-- The data follows --

**src/rtl/s2c_pkg.sv**
```systemverilog
// Shared constants, types and the Taylor divisor table for the point converter.
package s2c_pkg;

    // Default field widths.
    localparam int RANGE_BITS_DEF     = 18;
    localparam int ANGLE_BITS_DEF     = 16;
    localparam int TRIG_FRAC_BITS_DEF = 16;

    // Internal Q30 sine evaluation widths.
    localparam int Q_FRAC = 30;
    localparam int XR_W   = 31;
    localparam int X2_W   = 32;
    localparam int T_W    = 31;
    localparam int DIV_W  = 8;

    localparam logic [XR_W-1:0] HALF_PI_Q30 = 31'd1686629713;
    localparam logic [T_W-1:0]  Q30_ONE     = 31'h4000_0000;

    // Pipeline shape.
    localparam int TAYLOR_STEPS  = 6;
    localparam int STEP_STAGES   = 3;
    localparam int SINE_STAGES   = 2 + TAYLOR_STEPS * STEP_STAGES + 2;
    localparam int SCALE_STAGES  = 4;
    localparam int PIPE_STAGES   = 1 + SINE_STAGES + SCALE_STAGES;

    // Sine lanes: cos(h), sin(h), cos(el), sin(el).
    localparam int LANE_CH = 0;
    localparam int LANE_SH = 1;
    localparam int LANE_CE = 2;
    localparam int LANE_SE = 3;
    localparam int LANES   = 4;

    // Sign of each trig factor, true when negative.
    typedef struct packed {
        logic ch;
        logic sh;
        logic ce;
        logic se;
    } t_sign;

    // Divisors of the Horner steps, innermost first.
    function automatic logic [DIV_W-1:0] taylor_div(input int step);
        logic [DIV_W-1:0] d;
        case (step)
            0: d = 8'd156;
            1: d = 8'd110;
            2: d = 8'd72;
            3: d = 8'd42;
            4: d = 8'd20;
            default: d = 8'd6;
        endcase
        return d;
    endfunction

endpackage

```
**src/rtl/s2c_scale.sv**
```systemverilog
// Trig products, range scaling, rounding and sign for the three coordinates.
module s2c_scale #(
    parameter int RANGE_BITS     = s2c_pkg::RANGE_BITS_DEF,
    parameter int TRIG_FRAC_BITS = s2c_pkg::TRIG_FRAC_BITS_DEF
) (
    input  logic                               i_clk,
    input  logic [s2c_pkg::SCALE_STAGES-1:0]   i_en,
    input  logic [RANGE_BITS-1:0]              i_range,
    input  logic [TRIG_FRAC_BITS:0]            i_mag_ch,
    input  logic [TRIG_FRAC_BITS:0]            i_mag_sh,
    input  logic [TRIG_FRAC_BITS:0]            i_mag_ce,
    input  logic [TRIG_FRAC_BITS:0]            i_mag_se,
    input  s2c_pkg::t_sign                     i_sign,
    output logic signed [RANGE_BITS:0]         o_x_mm,
    output logic signed [RANGE_BITS:0]         o_y_mm,
    output logic signed [RANGE_BITS:0]         o_z_mm
);
    localparam int MAG_W = TRIG_FRAC_BITS + 1;
    localparam int PM_W  = 2 * MAG_W + 1;
    localparam int RP_W  = RANGE_BITS + MAG_W + 1;
    localparam int OUT_W = RANGE_BITS + 1;

    localparam logic [PM_W-1:0] HALF_M = PM_W'(1) << (TRIG_FRAC_BITS - 1);
    localparam logic [RP_W-1:0] HALF_R = RP_W'(1) << (TRIG_FRAC_BITS - 1);
    localparam logic [RP_W-1:0] R_MAX  = RP_W'({RANGE_BITS{1'b1}});

    // Round to whole millimeters, clamp to the range field, apply the sign.
    function automatic logic signed [OUT_W-1:0] to_out(input logic [RP_W-1:0] prod,
                                                       input logic neg);
        logic [RP_W-1:0]  mag;
        logic [OUT_W-1:0] m;
        mag = (prod + HALF_R) >> TRIG_FRAC_BITS;
        if (mag > R_MAX) begin
            mag = R_MAX;
        end
        m = OUT_W'(mag);
        return neg ? -m : m;
    endfunction

    // Products of the elevation and azimuth factors.
    logic [PM_W-1:0]       r_pc_full;
    logic [PM_W-1:0]       r_ps_full;
    logic [MAG_W-1:0]      r_se0;
    logic [RANGE_BITS-1:0] r_rng0;
    s2c_pkg::t_sign        r_sign0;

    always_ff @(posedge i_clk) begin
        if (i_en[0]) begin
            r_pc_full <= PM_W'(i_mag_ce) * PM_W'(i_mag_ch);
            r_ps_full <= PM_W'(i_mag_ce) * PM_W'(i_mag_sh);
            r_se0     <= i_mag_se;
            r_rng0    <= i_range;
            r_sign0   <= i_sign;
        end
    end

    // Round the products back to trig precision; work out coordinate signs.
    logic [MAG_W-1:0]      r_pc;
    logic [MAG_W-1:0]      r_ps;
    logic [MAG_W-1:0]      r_se1;
    logic [RANGE_BITS-1:0] r_rng1;
    logic                  r_nx1;
    logic                  r_ny1;
    logic                  r_nz1;

    always_ff @(posedge i_clk) begin
        if (i_en[1]) begin
            r_pc   <= MAG_W'((r_pc_full + HALF_M) >> TRIG_FRAC_BITS);
            r_ps   <= MAG_W'((r_ps_full + HALF_M) >> TRIG_FRAC_BITS);
            r_se1  <= r_se0;
            r_rng1 <= r_rng0;
            r_nx1  <= r_sign0.ce ^ r_sign0.ch;
            r_ny1  <= r_sign0.ce ^ r_sign0.sh;
            r_nz1  <= r_sign0.se;
        end
    end

    // Scale by the range.
    logic [RP_W-1:0] r_px;
    logic [RP_W-1:0] r_py;
    logic [RP_W-1:0] r_pz;
    logic            r_nx2;
    logic            r_ny2;
    logic            r_nz2;

    always_ff @(posedge i_clk) begin
        if (i_en[2]) begin
            r_px  <= RP_W'(r_rng1) * RP_W'(r_pc);
            r_py  <= RP_W'(r_rng1) * RP_W'(r_ps);
            r_pz  <= RP_W'(r_rng1) * RP_W'(r_se1);
            r_nx2 <= r_nx1;
            r_ny2 <= r_ny1;
            r_nz2 <= r_nz1;
        end
    end

    // Output register.
    logic signed [OUT_W-1:0] r_x;
    logic signed [OUT_W-1:0] r_y;
    logic signed [OUT_W-1:0] r_z;

    always_ff @(posedge i_clk) begin
        if (i_en[3]) begin
            r_x <= to_out(r_px, r_nx2);
            r_y <= to_out(r_py, r_ny2);
            r_z <= to_out(r_pz, r_nz2);
        end
    end

    assign o_x_mm = r_x;
    assign o_y_mm = r_y;
    assign o_z_mm = r_z;

endmodule

```
<file path="src/rtl/orlt_pkg.sv">
package orlt_pkg;

    localparam int CAPACITY   = 16;
    localparam int DATA_WIDTH = 32;
    localparam int IDX_W      = (CAPACITY > 1) ? $clog2(CAPACITY) : 1;
    localparam int CNT_W      = $clog2(CAPACITY + 1);

    typedef logic [DATA_WIDTH-1:0] t_data;
    typedef logic [CNT_W-1:0]      t_cnt;
    typedef logic [IDX_W-1:0]      t_idx;

    typedef enum logic [1:0] {
        CMD_APPEND = 2'd0,
        CMD_INSERT = 2'd1,
        CMD_DELETE = 2'd2,
        CMD_SEARCH = 2'd3
    } t_cmd;

    typedef enum logic [1:0] {
        ST_OK   = 2'd0,
        ST_FULL = 2'd1,
        ST_MISS = 2'd2
    } t_status;

    // Broadcast control shared by every cell of the row.
    typedef struct packed {
        logic  fire;
        t_cmd  cmd;
        logic  full;
        t_data key;
    } t_cell_ctl;

endpackage

</file>
<file path="src/rtl/orlt_cell.sv">
module orlt_cell
    import orlt_pkg::*;
(
    input  logic      i_clk,
    input  t_cell_ctl i_ctl,
    input  logic      i_occupied,
    input  logic      i_at_tail,
    input  t_data     i_left,
    input  t_data     i_right,
    input  logic      i_found,
    output t_data     o_entry,
    output logic      o_found,
    output logic      o_first
);

    t_data r_entry;
    t_data n_entry;
    logic  w_match;

    assign w_match = i_occupied && (r_entry == i_ctl.key);
    assign o_found = i_found | w_match;
    assign o_first = w_match & ~i_found;
    assign o_entry = r_entry;

    always_comb begin
        n_entry = r_entry;
        if (i_ctl.fire) begin
            case (i_ctl.cmd)
                CMD_APPEND: begin
                    if (!i_ctl.full && i_at_tail) n_entry = i_ctl.key;
                end
                CMD_INSERT: begin
                    // shift up one place; cell 0 sees the key as its left neighbor
                    if (!i_ctl.full) n_entry = i_left;
                end
                CMD_DELETE: begin
                    // close the gap from the first match upward
                    if (o_found) n_entry = i_right;
                end
                default: begin
                    n_entry = r_entry;
                end
            endcase
        end
    end

    always_ff @(posedge i_clk) begin
        r_entry <= n_entry;
    end

endmodule

</file>
<file path="src/rtl/ordered_ring_list_table.sv">
// Channel   Direction  Handshake            Payload
// input     in         i_valid / o_stall    i_cmd, i_value
// output    out        o_valid / i_stall    o_status, o_index, o_count
//
// One word in, one word out per command. Once a command is accepted, its
// result stands in the output register at the next clock edge, so a new
// command can enter every cycle while results keep draining; the row of cells
// compares and shifts all entries at once, and the first-match chain through
// the row sets the cycle time. Reset clears the list length and the output
// valid; the entries themselves hold whatever was last written.
// Input stalls only while a result waits and the output side stalls.
module ordered_ring_list_table
    import orlt_pkg::*;
(
    input  logic        i_clk,
    input  logic        i_rst_n,
    input  logic        i_valid,
    output logic        o_stall,
    input  logic [1:0]  i_cmd,
    input  logic [31:0] i_value,
    output logic        o_valid,
    input  logic        i_stall,
    output logic [1:0]  o_status,
    output logic [3:0]  o_index,
    output logic [4:0]  o_count
);

    logic      r_length_ok;
    t_cnt      r_length;
    t_cnt      n_length;
    logic      r_valid;
    logic [1:0] r_status;
    logic [3:0] r_index;
    logic [4:0] r_count;

    logic      w_accept;
    logic      w_full;
    t_cmd      w_cmd;
    t_data     w_key;
    logic [63:0] w_value_ext;
    t_cell_ctl w_ctl;
    t_status   w_status;
    t_idx      w_idx;
    logic [31:0] w_idx_ext;
    logic [31:0] w_cnt_ext;

    t_data              w_entry [CAPACITY];
    logic [CAPACITY:0]  w_found;
    logic [CAPACITY-1:0] w_first;

    // Hold the input while a result waits and the output side stalls.
    assign o_stall  = r_valid & i_stall;
    assign w_accept = i_valid & ~o_stall;

    // Drop value bits above the stored data width.
    assign w_value_ext = {32'd0, i_value};
    assign w_key       = w_value_ext[DATA_WIDTH-1:0];
    assign w_cmd       = t_cmd'(i_cmd);
    assign w_full      = (r_length == t_cnt'(CAPACITY));

    assign w_ctl.fire = w_accept;
    assign w_ctl.cmd  = w_cmd;
    assign w_ctl.full = w_full;
    assign w_ctl.key  = w_key;

    // Row of cells: found ripples upward, data shifts to a neighbor.
    assign w_found[0] = 1'b0;
    for (genvar g = 0; g < CAPACITY; g++) begin : g_cell
        t_data w_left;
        t_data w_right;
        if (g == 0) begin : g_head
            assign w_left = w_key;
        end else begin : g_mid_l
            assign w_left = w_entry[g-1];
        end
        if (g == CAPACITY - 1) begin : g_tail
            assign w_right = w_entry[g];
        end else begin : g_mid_r
            assign w_right = w_entry[g+1];
        end
        orlt_cell u_cell (
            .i_clk      (i_clk),
            .i_ctl      (w_ctl),
            .i_occupied (r_length > t_cnt'(g)),
            .i_at_tail  (r_length == t_cnt'(g)),
            .i_left     (w_left),
            .i_right    (w_right),
            .i_found    (w_found[g]),
            .o_entry    (w_entry[g]),
            .o_found    (w_found[g+1]),
            .o_first    (w_first[g])
        );
    end

    // Encode the single first-match position.
    always_comb begin
        w_idx = '0;
        for (int k = 0; k < CAPACITY; k++) begin
            if (w_first[k]) w_idx = w_idx | t_idx'(k);
        end
    end

    // Work out status and the new length.
    always_comb begin
        w_status = ST_OK;
        n_length = r_length;
        case (w_cmd)
            CMD_APPEND, CMD_INSERT: begin
                if (w_full) w_status = ST_FULL;
                else        n_length = r_length + t_cnt'(1);
            end
            CMD_DELETE: begin
                if (w_found[CAPACITY]) n_length = r_length - t_cnt'(1);
                else                   w_status = ST_MISS;
            end
            default: begin
                if (!w_found[CAPACITY]) w_status = ST_MISS;
            end
        endcase
    end

    assign w_idx_ext = ((w_cmd == CMD_DELETE || w_cmd == CMD_SEARCH) && w_found[CAPACITY])
                       ? 32'(w_idx) : 32'd0;
    assign w_cnt_ext = 32'(n_length);

    always_ff @(posedge i_clk) begin
        if (!i_rst_n) begin
            r_length <= '0;
            r_valid  <= 1'b0;
        end else begin
            if (w_accept) r_length <= n_length;
            r_valid <= w_accept | (r_valid & i_stall);
        end
    end

    // Result payload; load on accept, hold otherwise.
    always_ff @(posedge i_clk) begin
        if (w_accept) begin
            r_status <= w_status;
            r_index  <= w_idx_ext[3:0];
            r_count  <= w_cnt_ext[4:0];
        end
    end

    assign r_length_ok = (r_length <= t_cnt'(CAPACITY));

    assign o_valid  = r_valid;
    assign o_status = r_status;
    assign o_index  = r_index;
    assign o_count  = r_count;

`ifndef ASSERT_OFF
    a_length_bound: assert property (@(posedge i_clk) disable iff (!i_rst_n)
        r_length_ok)
        else $error("list length beyond capacity");

    a_first_unique: assert property (@(posedge i_clk) disable iff (!i_rst_n)
        $onehot0(w_first))
        else $error("more than one first match in the row");

    a_insert_grows: assert property (@(posedge i_clk) disable iff (!i_rst_n)
        (w_accept && !w_full && (w_cmd == CMD_APPEND || w_cmd == CMD_INSERT))
        |=> (r_length == $past(r_length) + t_cnt'(1)))
        else $error("insert did not grow the list");

    a_full_holds: assert property (@(posedge i_clk) disable iff (!i_rst_n)
        (w_accept && w_status == ST_FULL) |=> (r_length == t_cnt'(CAPACITY)))
        else $error("dropped insert changed the length");
`endif

endmodule
</file>
## src/rtl/channel_duty_cycle_limiter_macros.svh

```systemverilog
// Assertion macros for the duty-cycle limiter modules.
`ifndef CHANNEL_DUTY_CYCLE_LIMITER_MACROS_SVH
`define CHANNEL_DUTY_CYCLE_LIMITER_MACROS_SVH

// Same-cycle implication, checked out of reset.
`define CDCL_ASSERT_NOW(label, clk, rst_n, cond, expr) \
	label: assert property (@(posedge clk) disable iff (!rst_n) (cond) |-> (expr)) \
		else $error("cdcl assertion failed: same-cycle implication");

// Next-cycle implication, checked out of reset.
`define CDCL_ASSERT_NEXT(label, clk, rst_n, cond, expr) \
	label: assert property (@(posedge clk) disable iff (!rst_n) (cond) |=> (expr)) \
		else $error("cdcl assertion failed: next-cycle implication");

`endif

```

## src/rtl/cdcl_pkg.sv

```systemverilog
// Types and constants shared by the duty-cycle limiter modules.
package cdcl_pkg;

	localparam int unsigned CHANNEL_COUNT_DEF = 64;

	localparam int unsigned TIME_W = 32;
	localparam int unsigned CHAN_W = 8;
	localparam int unsigned STATUS_W = 2;
	localparam int unsigned CFG_INDEX_W = 8;

	localparam logic [TIME_W-1:0] WINDOW_LENGTH_RESET = 32'd100000;
	localparam logic [TIME_W-1:0] BUDGET_RESET = 32'd10000;

	localparam logic [CFG_INDEX_W-1:0] REG_WINDOW_LENGTH = 8'd0;
	localparam logic [CFG_INDEX_W-1:0] REG_BUDGET = 8'd1;

	localparam logic [STATUS_W-1:0] STATUS_GRANTED = 2'd0;
	localparam logic [STATUS_W-1:0] STATUS_BAD_CHANNEL = 2'd1;
	localparam logic [STATUS_W-1:0] STATUS_OVER_BUDGET = 2'd2;

	// Commands from the controller to the datapath.
	typedef struct packed {
		logic accept;
		logic check;
	} cmd_t;

endpackage

```

## src/rtl/cdcl_ram.sv

```systemverilog
// Generic single-write, single-read RAM with a registered read port.
module cdcl_ram #(
	parameter int unsigned WIDTH = 32,
	parameter int unsigned DEPTH = 64,
	localparam int unsigned AW = (DEPTH > 1) ? $clog2(DEPTH) : 1
) (
	input  logic             clk,
	input  logic             we,
	input  logic [AW-1:0]    waddr,
	input  logic [WIDTH-1:0] wdata,
	input  logic [AW-1:0]    raddr,
	output logic [WIDTH-1:0] rdata
);

	logic [WIDTH-1:0] mem_q [DEPTH];
	logic [WIDTH-1:0] rdata_q;

	always_ff @(posedge clk) begin
		if (we) begin
			mem_q[waddr] <= wdata;
		end
		rdata_q <= mem_q[raddr];
	end

	assign rdata = rdata_q;

endmodule

```

## src/rtl/cdcl_ctrl.sv

```systemverilog
// Controller state machine of the duty-cycle limiter.
`include "channel_duty_cycle_limiter_macros.svh"

module cdcl_ctrl import cdcl_pkg::*; (
	input  logic clk,
	input  logic arst_n,
	input  logic start,
	output logic busy,
	output logic done,
	output cmd_t cmd
);

	typedef enum logic [1:0] {
		ST_IDLE  = 2'b01,
		ST_CHECK = 2'b10
	} state_t;

	state_t state_q;
	state_t state_d;
	logic   done_q;

	assign busy = (state_q == ST_CHECK);
	assign cmd.accept = start && !busy;
	assign cmd.check = (state_q == ST_CHECK);

	always_comb begin
		case (state_q)
			ST_IDLE:  state_d = cmd.accept ? ST_CHECK : ST_IDLE;
			ST_CHECK: state_d = ST_IDLE;
			default:  state_d = ST_IDLE;
		endcase
	end

	always_ff @(posedge clk or negedge arst_n) begin
		if (!arst_n) begin
			state_q <= ST_IDLE;
			done_q <= 1'b0;
		end else begin
			state_q <= state_d;
			done_q <= cmd.check;
		end
	end

	assign done = done_q;

	`CDCL_ASSERT_NEXT(a_accept_then_check, clk, arst_n, cmd.accept, cmd.check)
	`CDCL_ASSERT_NEXT(a_check_then_done, clk, arst_n, cmd.check, done && !busy)
	`CDCL_ASSERT_NOW(a_done_not_busy, clk, arst_n, done, !cmd.check)

endmodule

```

## src/rtl/cdcl_dp.sv

```systemverilog
// Datapath of the duty-cycle limiter: registers, window check and budget check.
module cdcl_dp import cdcl_pkg::*; #(
	parameter int unsigned CHANNEL_COUNT = CHANNEL_COUNT_DEF,
	localparam int unsigned AW = (CHANNEL_COUNT > 1) ? $clog2(CHANNEL_COUNT) : 1
) (
	input  logic                   clk,
	input  logic                   arst_n,
	input  cmd_t                   cmd,
	input  logic [CHAN_W-1:0]      channel,
	input  logic [TIME_W-1:0]      airtime_ms,
	input  logic [TIME_W-1:0]      now_ms,
	input  logic                   cfg_we,
	input  logic [CFG_INDEX_W-1:0] cfg_index,
	input  logic [TIME_W-1:0]      cfg_data,
	output logic                   granted,
	output logic [STATUS_W-1:0]    status
);

	localparam logic [CHAN_W:0] CHAN_LIMIT = (CHAN_W+1)'(CHANNEL_COUNT);

	logic [TIME_W-1:0]   win_len_q;
	logic [TIME_W-1:0]   budget_q;
	logic [TIME_W-1:0]   win_start_q;
	logic [CHANNEL_COUNT-1:0] valid_q;

	logic [AW-1:0]       idx_s1;
	logic                bad_s1;
	logic [TIME_W-1:0]   air_s1;

	logic                granted_q;
	logic [STATUS_W-1:0] status_q;

	logic [TIME_W-1:0]   elapsed;
	logic                restart;
	logic [TIME_W-1:0]   rdata;
	logic [TIME_W-1:0]   total;
	logic [TIME_W:0]     sum;
	logic                over;
	logic                we;

	assign elapsed = now_ms - win_start_q;
	assign restart = cmd.accept && (elapsed >= win_len_q);

	// A total whose valid bit is clear was cleared by reset or a window restart.
	assign total = valid_q[idx_s1] ? rdata : '0;
	assign sum = {1'b0, total} + {1'b0, air_s1};
	assign over = sum > {1'b0, budget_q};
	assign we = cmd.check && !bad_s1 && !over;

	always_ff @(posedge clk or negedge arst_n) begin
		if (!arst_n) begin
			win_len_q <= WINDOW_LENGTH_RESET;
			budget_q <= BUDGET_RESET;
			win_start_q <= '0;
			valid_q <= '0;
		end else begin
			if (cfg_we && cfg_index == REG_WINDOW_LENGTH) begin
				win_len_q <= cfg_data;
			end
			if (cfg_we && cfg_index == REG_BUDGET) begin
				budget_q <= cfg_data;
			end
			if (restart) begin
				win_start_q <= now_ms;
				valid_q <= '0;
			end else if (we) begin
				valid_q[idx_s1] <= 1'b1;
			end
		end
	end

	always_ff @(posedge clk) begin
		if (cmd.accept) begin
			idx_s1 <= channel[AW-1:0];
			bad_s1 <= {1'b0, channel} >= CHAN_LIMIT;
			air_s1 <= airtime_ms;
		end
		if (cmd.check) begin
			if (bad_s1) begin
				granted_q <= 1'b0;
				status_q <= STATUS_BAD_CHANNEL;
			end else if (over) begin
				granted_q <= 1'b0;
				status_q <= STATUS_OVER_BUDGET;
			end else begin
				granted_q <= 1'b1;
				status_q <= STATUS_GRANTED;
			end
		end
	end

	cdcl_ram #(
		.WIDTH(TIME_W),
		.DEPTH(CHANNEL_COUNT)
	) u_totals (
		.clk  (clk),
		.we   (we),
		.waddr(idx_s1),
		.wdata(sum[TIME_W-1:0]),
		.raddr(channel[AW-1:0]),
		.rdata(rdata)
	);

	assign granted = granted_q;
	assign status = status_q;

endmodule

```

## src/rtl/channel_duty_cycle_limiter.sv

```systemverilog
// Top level of the per-channel duty-cycle limiter with a fixed accounting window.
// A taken request is checked in the CHECK state; the registered result comes with done.
// No new request is taken while busy, during the read-modify-write of the totals RAM.
// Reset (arst_n low, asynchronous) restores window length 100000 ms, budget 10000 ms,
// window start zero and marks every channel total as zero at once; no clearing pass.
module channel_duty_cycle_limiter import cdcl_pkg::*; #(
	parameter int unsigned CHANNEL_COUNT = CHANNEL_COUNT_DEF
) (
	input  logic                   clk,
	input  logic                   arst_n,
	input  logic                   start,
	output logic                   busy,
	input  logic [CHAN_W-1:0]      channel,
	input  logic [TIME_W-1:0]      airtime_ms,
	input  logic [TIME_W-1:0]      now_ms,
	output logic                   done,
	output logic                   granted,
	output logic [STATUS_W-1:0]    status,
	input  logic                   cfg_valid,
	output logic                   cfg_ready,
	input  logic [CFG_INDEX_W-1:0] cfg_index,
	input  logic [TIME_W-1:0]      cfg_data
);

	// A request is taken when start is high and busy is low. In that cycle the
	// datapath checks the window against now_ms: if it has run out, the window
	// restarts and every channel's valid bit is cleared, so all totals read as
	// zero. The channel's total is read from the RAM at the same edge.
	//
	// In the following cycle (busy high) the total and the airtime are added
	// without wrap and compared with the budget; a granted request writes the
	// new total back. The result is registered and shown for one cycle with
	// done high; the receiver cannot hold it off, and a new request may be
	// taken in that same cycle.
	cmd_t cmd;

	// Configuration transfers are always accepted; writes to an index beyond
	// the register list are dropped.
	assign cfg_ready = 1'b1;

	cdcl_ctrl u_ctrl (
		.clk   (clk),
		.arst_n(arst_n),
		.start (start),
		.busy  (busy),
		.done  (done),
		.cmd   (cmd)
	);

	cdcl_dp #(
		.CHANNEL_COUNT(CHANNEL_COUNT)
	) u_dp (
		.clk       (clk),
		.arst_n    (arst_n),
		.cmd       (cmd),
		.channel   (channel),
		.airtime_ms(airtime_ms),
		.now_ms    (now_ms),
		.cfg_we    (cfg_valid && cfg_ready),
		.cfg_index (cfg_index),
		.cfg_data  (cfg_data),
		.granted   (granted),
		.status    (status)
	);

endmodule

```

-- The data concluded --

#### [Assigned task]
Give back exactly the lines above, from the line containing "logic [3:0] r_index;" through the line containing "logic [31:0] w_idx_ext;", with both end lines and nothing more.

#### [Output for this task]
    logic [3:0] r_index;
    logic [4:0] r_count;

    logic      w_accept;
    logic      w_full;
    t_cmd      w_cmd;
    t_data     w_key;
    logic [63:0] w_value_ext;
    t_cell_ctl w_ctl;
    t_status   w_status;
    t_idx      w_idx;
    logic [31:0] w_idx_ext;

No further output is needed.